1. Tension builds until the abuser loses control.
2. Battering occurs. The batterer sometimes feels that the victim deserves it or that he or she needs to teach the victim a lesson. Rationalization about the battering and minimization of the consequences of the abuse are common.
3. Remorse. The batterer is sorry and asks for forgiveness. The tension is gone and he or she asks for reconciliation. The batterer may make promises that “it will never happen again” and behave in very loving and contrite ways.
The third stage of the cycle looks a great deal like true repentance. However it is due only to an absence of tension and the feeling on the part of the abuser that the victim has “learned her [or his] lesson.” When this situation changes and the tension again increases, the battering can recur.
Domestic violence is fueled by the batterer’s need to control. When the victim tries to break the cycle, she or he can be in danger of more battering.
Biblical headship in a marriage is based on love and servant leadership, not on the man’s control over his wife and certainly not on physical coercion.

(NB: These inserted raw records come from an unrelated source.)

Source: an optimization exercise on an open RTL-to-GDS flow (aim: small area, a short achievable clock period and few clock cycles per item). Production flows keep margins and buffers that such runs may drop. Function was checked by simulation only, so behaviour that the tests miss may differ from the original. Power figures rest on the tool's default switching activity, not on a simulated workload.

Design sigmoidLayer, start of the top module:
module sigmoidLayer #(
    parameter int NUM_LANES = 10
) (
    input  logic                                 clk,
    input  logic                                 rst,
    input  logic                                 inValid,
    output logic                                 inReady,
    input  sigmoidPkg::preAct_t [NUM_LANES-1:0] inData,
    output logic                                 outValid,
    input  logic                                 outReady,
    output sigmoidPkg::act_t [NUM_LANES-1:0]    outData
);
export LEC_CHECK = 0
export CAP_MARGIN = 20
export CORE_MARGIN = 2
export CORE_UTILIZATION = 40
export CTS_BUF_LIST = sky130_fd_sc_hd__clkbuf_8
export PLACE_DENSITY = 0.6
export SETUP_SLACK_MARGIN = 1.3
export SLEW_MARGIN = 20
create_clock -name core_clock -period 4.5 [get_ports {clk}]
standard.sh (not shown) runs the stock make flow with config.mk's settings and CLKGATE_MAP_FILE= SYNTH_SCRIPT=/design/flow/synth_recipe.tcl, a recipe that flattens the netlist after the stock synthesis.
==> flow/flow/run.sh <==
#!/bin/bash
# Standard synthesis, then the combinational logic re-mapped by ABC for area (registers kept
# as the standard synthesis made them), then the standard layout from floorplan to finish.
set -euo pipefail
W=$(pwd)
R=$W/orfs/results/${FLOW_PLATFORM}/sigmoidLayer/base
L=$W/orfs/logs/${FLOW_PLATFORM}/sigmoidLayer/base
LIB=$FLOW_HOME/platforms/${FLOW_PLATFORM}/lib/sky130_fd_sc_hd__tt_025C_1v80.lib

# 1. The standard synthesis
bash standard.sh $R/1_2_yosys.v > $W/log_1_synth.txt 2>&1
cp $R/1_2_yosys.v $W/std_1_2_yosys.v

# 2. Re-map the combinational cells for area
python3 $W/flow/mkmap.py $LIB $W/comb_cells.v > $W/log_2_mkmap.txt 2>&1
DONTUSE=$(grep -o -- "-dont_use [A-Za-z0-9_]*" $L/1_2_yosys.log | sort -u | tr '\n' ' ')
if [[ -f $W/flow/remap.abc ]]; then
  cp $W/flow/remap.abc $W/remap.abc
else
  printf 'strash\ndch -f\nmap -a\ntopo\nstime -p\n' > $W/remap.abc
fi
# The logic from the registers to the outputs may get its own (faster) mapping first
OUTPASS=""
if [[ -f $W/flow/remap_out.abc ]]; then
  cp $W/flow/remap_out.abc $W/remap_out.abc
  OUTPASS="select -set oc o:outData %ci*:-sky130_fd_sc_hd__edfxtp_1
abc -liberty $LIB $DONTUSE -script $W/remap_out.abc @oc
select -clear"
fi
# One remap per seed of the area script (4 at a time); keep the smallest
SEEDS=${REMAP_SEEDS:-$(cat $W/flow/remap_seeds 2>/dev/null || echo 1)}
for S in $SEEDS; do
  sed "s/-S [0-9]*/-S $S/" $W/remap.abc > $W/remap_s$S.abc
  cat > $W/remap_s$S.ys <<EOS
read_liberty -lib $LIB
read_verilog $W/std_1_2_yosys.v
hierarchy -top $FLOW_TOP
techmap -map $W/comb_cells.v
techmap
opt -purge
$OUTPASS
abc -liberty $LIB $DONTUSE -script $W/remap_s$S.abc
opt_clean -purge
hilomap -singleton -hicell sky130_fd_sc_hd__conb_1 HI -locell sky130_fd_sc_hd__conb_1 LO
insbuf -buf sky130_fd_sc_hd__buf_4 A X
splitnets
opt_clean -purge
tee -o $W/remap_s$S.stat stat -liberty $LIB
write_verilog -noattr -noexpr -nohex -nodec $W/remap_s$S.v
EOS
  yosys -s $W/remap_s$S.ys > $W/log_2_remap_s$S.txt 2>&1 &
  while (( $(jobs -r | wc -l) >= 4 )); do sleep 1; done
done
wait
BEST=""; BESTA=""
for S in $SEEDS; do
  A=$(grep -o "Chip area for module .*: [0-9.]*" $W/remap_s$S.stat | awk '{print $NF}')
  echo "seed $S area $A" >> $W/log_2_remap_pick.txt
  if [[ -z "$BEST" ]] || python3 -c "import sys; sys.exit(0 if $A < $BESTA else 1)"; then BEST=$S; BESTA=$A; fi
done
echo "picked seed $BEST area $BESTA" >> $W/log_2_remap_pick.txt
cp $W/remap_s$BEST.v $W/remap_1_2_yosys.v
cp $W/remap_1_2_yosys.v $R/1_2_yosys.v
touch $R/1_2_yosys.v

# 3. The standard layout, with the smallest buffer on the ports
export BUFFER_PORTS_ARGS="-buffer_cell ${PORT_BUFFER:-sky130_fd_sc_hd__buf_1}"
bash standard.sh > $W/log_3_layout.txt 2>&1
Other scripts of this flow, unchanged in this note and not shown: flow/flow/mkmap.py, flow/flow/remap.abc, flow/flow/remap_out.abc, flow/flow/remap_seeds
Testbench counts at the start, summed over its fixed seeds: cycles 16,008, beats 16,000.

Abusers and victims of domestic abuse often grew up in abusive homes.
Many of the predictors of domestic violence are present in the dating relationship.
Some of these predictors are:
— use of force or violence to solve problems
— a male abuser’s need to prove himself by acting tough
— rigid ideas of what men and women should be like
— the victim’s fears of the abuser’s anger
In public, abusers can often be charming and personable but behave entirely different in private. In counseling sessions, abusers can seem quite reasonable and can try to influence you, portraying their wives as irrational or rebellious and wanting you to see their ride.
Nearly 5.3 million intimate partner victimizations occur each year among U.S. women ages 18 and older. This violence results in nearly 2 million injuries and nearly 1,300 deaths.
In our next broadcast, we will continue looking at the problem of Domestic Violence.
—–PRAYER—–
Now, if you are listening today, and you do not know the Lord Jesus Christ as your Saviour, allow me to show you how.
First, accept the fact that you are a sinner, and that you have broken God’s law. The Bible says in Romans 3:23: “For all have sinned and come short of the glory of God.”
Second, accept the fact that there is a penalty for sin. The Bible states in Romans 6:23: “For the wages of sin is death…”
Third, accept the fact that you are on the road to hell. Jesus Christ said in Matthew 10:28: “And fear not them which kill the body, but are not able to kill the soul: but rather fear him which is able to destroy both soul and body in hell.” Also, the Bible states in Revelation 21:8: “But the fearful, and unbelieving, and the abominable, and murderers, and whoremongers and sorcerers, and idolaters, and all liars, shall have their part in the lake which burneth with fire and brimstone: which is the second death.”
Now this is bad news, but here’s the good news. Jesus Christ said in John 3:16: “For God so loved the world, that he gave his only begotten Son, that whosoever believeth in him should not perish, but have everlasting life.” Just believe in your heart that Jesus Christ died for your sins, was buried, and rose from the dead by the power of God for you so that you can live eternally with Him. Pray and ask Him to come into your heart today, and He will.
Romans 10:9-13 says, “That if thou shalt confess with thy mouth the Lord Jesus, and shalt believe in thine heart that God hath raised him from the dead, thou shalt be saved. For with the heart man believeth unto righteousness; and with the mouth confession is made unto salvation. For the scripture saith, Whosoever believeth on him shall not be ashamed. For there is no difference between the Jew and the Greek: for the same Lord over all is rich unto all that call upon him. For whosoever shall call upon the name of the Lord shall be saved.”